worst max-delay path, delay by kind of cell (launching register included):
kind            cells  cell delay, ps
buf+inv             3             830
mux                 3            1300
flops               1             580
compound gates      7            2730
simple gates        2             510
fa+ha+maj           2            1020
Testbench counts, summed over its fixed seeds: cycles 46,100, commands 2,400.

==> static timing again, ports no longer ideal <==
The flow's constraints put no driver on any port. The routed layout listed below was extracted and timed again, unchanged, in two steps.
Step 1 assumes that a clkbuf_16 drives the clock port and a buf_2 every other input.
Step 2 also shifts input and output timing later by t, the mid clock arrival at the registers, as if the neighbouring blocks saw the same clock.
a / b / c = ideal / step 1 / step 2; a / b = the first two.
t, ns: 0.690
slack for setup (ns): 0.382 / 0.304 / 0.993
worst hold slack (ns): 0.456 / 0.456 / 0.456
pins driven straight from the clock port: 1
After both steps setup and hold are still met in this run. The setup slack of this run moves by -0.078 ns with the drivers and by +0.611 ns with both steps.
This is an optimization exercise on Yosys and OpenROAD, whose aim is small area, a short achievable clock period and few clock cycles, not a production implementation. Function was checked by simulation only, so behaviour that the tests miss may differ from the original.

yarrow:
==> flow/design.v (excerpt) <==
module cu_compensate (
    input  wire               clk,
    input  wire               rst,
    input  wire               start,
    input  wire        [15:0] cal_t1,      
    input  wire signed [15:0] cal_t2,
    input  wire signed [15:0] cal_t3,
    input  wire        [15:0] cal_p1,      
    input  wire signed [15:0] cal_p2,
    input  wire signed [15:0] cal_p3,
    input  wire signed [15:0] cal_p4,
    input  wire signed [15:0] cal_p5,
    input  wire signed [15:0] cal_p6,
    input  wire signed [15:0] cal_p7,
    input  wire signed [15:0] cal_p8,
    input  wire signed [15:0] cal_p9,
    input  wire        [19:0] adc_t,
    input  wire        [19:0] adc_p,
    output reg                done,
    output wire               err,         
    output wire        [31:0] temp,        
    output wire        [31:0] press_q8,    
    output wire        [24:0] press_pa     
);
clock: 25.0 ns
lec_check: 0
cap_margin: 20
core_margin: 2
core_utilization: 40
slew_margin: 20
standard.sh (not shown) runs the stock make flow with config.mk's settings and CLKGATE_MAP_FILE= SYNTH_SCRIPT=/design/flow/synth_recipe.tcl, a recipe that flattens the netlist after the stock synthesis.
==> flow/flow/run.sh <==
#!/bin/bash
# Layout flow: the standard flow (standard.sh, standard synthesis unchanged) with five
# changes to how the layout is made: the design repair aims 5% below the slew and capacitance limits (not 20%), the port buffers are buf_1 cells instead of delay
# buffers, the timing repair steps aim for 18.5 ns of setup slack at the design's period,
# clock tree synthesis clusters up to 18 flip-flops per leaf buffer and adds no dummy loads,
# and the repair after global routing estimates wires 20% heavier (flow/grt_rc.tcl).
# make's full output goes to flow.log; each ORFS step keeps its own log under orfs/logs.
set -uo pipefail
bash standard.sh BUFFER_PORTS_ARGS="-buffer_cell sky130_fd_sc_hd__buf_1" \
  SETUP_SLACK_MARGIN=18.5 SLEW_MARGIN=5 CAP_MARGIN=5 \
  CTS_ARGS="-sink_clustering_enable -repair_clock_nets -sink_clustering_size 18 -sink_clustering_max_diameter 100 -dont_use_dummy_load" \
  PRE_GLOBAL_ROUTE_TCL="$PWD/flow/grt_rc.tcl" finish > flow.log 2>&1
==> flow/flow/grt_rc.tcl <==
set_layer_rc -layer li1  -capacitance [expr 1.2 * 1.499e-04]   -resistance [expr 1.2 * 7.176e-02]
set_layer_rc -layer met1 -capacitance [expr 1.2 * 1.72375E-04] -resistance [expr 1.2 * 8.929e-04]
set_layer_rc -layer met2 -capacitance [expr 1.2 * 1.36233E-04] -resistance [expr 1.2 * 8.929e-04]
set_layer_rc -layer met3 -capacitance [expr 1.2 * 2.14962E-04] -resistance [expr 1.2 * 1.567e-04]
set_layer_rc -layer met4 -capacitance [expr 1.2 * 1.48128E-04] -resistance [expr 1.2 * 1.567e-04]
set_layer_rc -layer met5 -capacitance [expr 1.2 * 1.54087E-04] -resistance [expr 1.2 * 1.781e-05]
set_wire_rc -signal -layer met1
set_wire_rc -clock -layer met3
yarrow went all the way through the flow, and no timing, DRC or antenna check failed.
Testbench counts of yarrow, summed over its fixed seeds: cycles 15,744.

# [WHAT THE EXERCISE ASKS]
From the entries, give the number of lines where the string "again" is found, and nothing else.

# [EXERCISE RESULT]
2